Cost-effective optimized method to process 3D tumoral spheroids in microwell arrays for immunohistochemistry analysis.

Abstract

This study presents an improved method for obtaining spheroids microwell arrays for histological processing and analysis, focusing on glioblastoma (U87 MG) and breast adenocarcinoma (MCF-7) tumor models. By transitioning from traditional 2D cell cultures to 3D systems, this approach overcomes the limitations of 2D cultures by more accurately replicating the tumor microenvironment. The method consists of producing homotypic and heterotypic spheroids using low-adherence agarose-coated wells, embedding these spheroids in agarose microwell arrays, and conducting immunohistochemistry (IHC) to analyze cellular and molecular profiles.

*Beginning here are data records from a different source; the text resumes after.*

==> src/rtl/karatsuba_seq_ctrl.sv <==
// ---------------------------------------------------------------------------
// karatsuba_seq_ctrl
// Sequential 8x8 unsigned Karatsuba multiplier built around a single shared
// 5x5 multiplier. The three partial products A = X1*Y1, C = X0*Y0 and
// S = (X1+X0)*(Y1+Y0) are computed on consecutive cycles. The middle factor
// B = S - A - C and the product P = (A<<8) + (B<<4) + C are then formed in a
// final combine cycle.
//
// Ports
//   clk    in   1   clock, rising edge
//   rst_n  in   1   asynchronous active-low reset
//   start  in   1   request, sampled only while idle
//   X      in   8   multiplicand (X1 = X[7:4], X0 = X[3:0])
//   Y      in   8   multiplier   (Y1 = Y[7:4], Y0 = Y[3:0])
//   busy   out  1   high from start acceptance until done is raised
//   done   out  1   one-cycle pulse, B/P valid from here on
//   B      out  10  middle factor X1*Y0 + X0*Y1
//   P      out  16  product X*Y
// ---------------------------------------------------------------------------
module karatsuba_seq_ctrl (
   input  logic        clk,
   input  logic        rst_n,
   input  logic        start,
   input  logic [7:0]  X,
   input  logic [7:0]  Y,
   output logic        busy,
   output logic        done,
   output logic [9:0]  B,
   output logic [15:0] P
);

   localparam int unsigned OP_W   = 8;   // operand width
   localparam int unsigned HALF_W = 4;   // operand half width
   localparam int unsigned FAC_W  = 5;   // multiplier input width (half + carry)
   localparam int unsigned MUL_W  = 10;  // multiplier output width
   localparam int unsigned AC_W   = 8;   // A and C partial product width
   localparam int unsigned B_W    = 10;  // middle factor width
   localparam int unsigned P_W    = 16;  // product width

   typedef enum logic [2:0] {
      ST_IDLE,
      ST_MUL_A,
      ST_MUL_C,
      ST_MUL_S,
      ST_COMBINE
   } state_t;

   state_t state, state_next;

   logic [OP_W-1:0]  x_q, y_q;
   logic [AC_W-1:0]  a_q, c_q;
   logic [MUL_W-1:0] s_q;

   logic load_op, load_a, load_c, load_s, load_res;
   logic busy_next, done_next;

   logic [FAC_W-1:0] mul_in_a, mul_in_b;
   logic [MUL_W-1:0] mul_out;
   logic [FAC_W-1:0] x_sum, y_sum;
   logic [B_W-1:0]   b_val;
   logic [P_W-1:0]   p_val;

   // Half sums carry into the fifth bit (max 15+15 = 30)
   assign x_sum = FAC_W'(x_q[OP_W-1:HALF_W]) + FAC_W'(x_q[HALF_W-1:0]);
   assign y_sum = FAC_W'(y_q[OP_W-1:HALF_W]) + FAC_W'(y_q[HALF_W-1:0]);

   // Shared multiplier operand mux, selected by state
   always_comb begin
      mul_in_a = '0;
      mul_in_b = '0;
      unique case (state)
         ST_MUL_A: begin
            mul_in_a = FAC_W'(x_q[OP_W-1:HALF_W]);
            mul_in_b = FAC_W'(y_q[OP_W-1:HALF_W]);
         end
         ST_MUL_C: begin
            mul_in_a = FAC_W'(x_q[HALF_W-1:0]);
            mul_in_b = FAC_W'(y_q[HALF_W-1:0]);
         end
         ST_MUL_S: begin
            mul_in_a = x_sum;
            mul_in_b = y_sum;
         end
         default: ;
      endcase
   end

   assign mul_out = MUL_W'(mul_in_a) * MUL_W'(mul_in_b);

   // S >= A + C always holds, so the subtraction cannot wrap
   assign b_val = s_q - B_W'(a_q) - B_W'(c_q);
   assign p_val = (P_W'(a_q) << 8) + (P_W'(b_val) << 4) + P_W'(c_q);

   // State register
   always_ff @(posedge clk or negedge rst_n) begin
      if (!rst_n) state <= ST_IDLE;
      else        state <= state_next;
   end

   // Next-state, datapath enables and next output values
   always_comb begin
      state_next = state;
      load_op    = 1'b0;
      load_a     = 1'b0;
      load_c     = 1'b0;
      load_s     = 1'b0;
      load_res   = 1'b0;
      busy_next  = 1'b0;
      done_next  = 1'b0;
      unique case (state)
         ST_IDLE: begin
            if (start) begin
               load_op    = 1'b1;
               busy_next  = 1'b1;
               state_next = ST_MUL_A;
            end
         end
         ST_MUL_A: begin
            load_a     = 1'b1;
            busy_next  = 1'b1;
            state_next = ST_MUL_C;
         end
         ST_MUL_C: begin
            load_c     = 1'b1;
            busy_next  = 1'b1;
            state_next = ST_MUL_S;
         end
         ST_MUL_S: begin
            load_s     = 1'b1;
            busy_next  = 1'b1;
            state_next = ST_COMBINE;
         end
         ST_COMBINE: begin
            load_res   = 1'b1;
            done_next  = 1'b1;
            state_next = ST_IDLE;
         end
         default: state_next = ST_IDLE;
      endcase
   end

   // Operand and partial product registers
   always_ff @(posedge clk or negedge rst_n) begin
      if (!rst_n) begin
         x_q <= '0;
         y_q <= '0;
         a_q <= '0;
         c_q <= '0;
         s_q <= '0;
      end else begin
         if (load_op) begin
            x_q <= X;
            y_q <= Y;
         end
         if (load_a) a_q <= mul_out[AC_W-1:0];
         if (load_c) c_q <= mul_out[AC_W-1:0];
         if (load_s) s_q <= mul_out;
      end
   end

   // Registered outputs; B and P hold until the next combine
   always_ff @(posedge clk or negedge rst_n) begin
      if (!rst_n) begin
         busy <= 1'b0;
         done <= 1'b0;
         B    <= '0;
         P    <= '0;
      end else begin
         busy <= busy_next;
         done <= done_next;
         if (load_res) begin
            B <= b_val;
            P <= p_val;
         end
      end
   end

endmodule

Morphological analyses were performed using OrganoSeg software, and IHC staining confirmed marker expressions consistent with respective tumor types. The study details the workflow from 2D cell culture to IHC analysis, including agarose well coating, spheroid embedding, and IHC staining for markers such as EMA, p53, Ki-67, ER, PR, and HER2. Results demonstrated compact, round U87 MG spheroids and fibroblast-stabilized MCF-7 spheroids, with both types exhibiting specific marker expressions. This innovative approach significantly enhances the efficiency of producing and analyzing large volumes of spheroids, making it both quick and cost-effective. It offers a robust drug screening and cancer research platform, maintaining spheroid traceability even in bulk workflow conditions. Furthermore, this methodology supports advances in personalized medicine by providing a more physiologically relevant model than 2D cultures, which is crucial for investigating tumor behavior and therapeutic responses through IHC.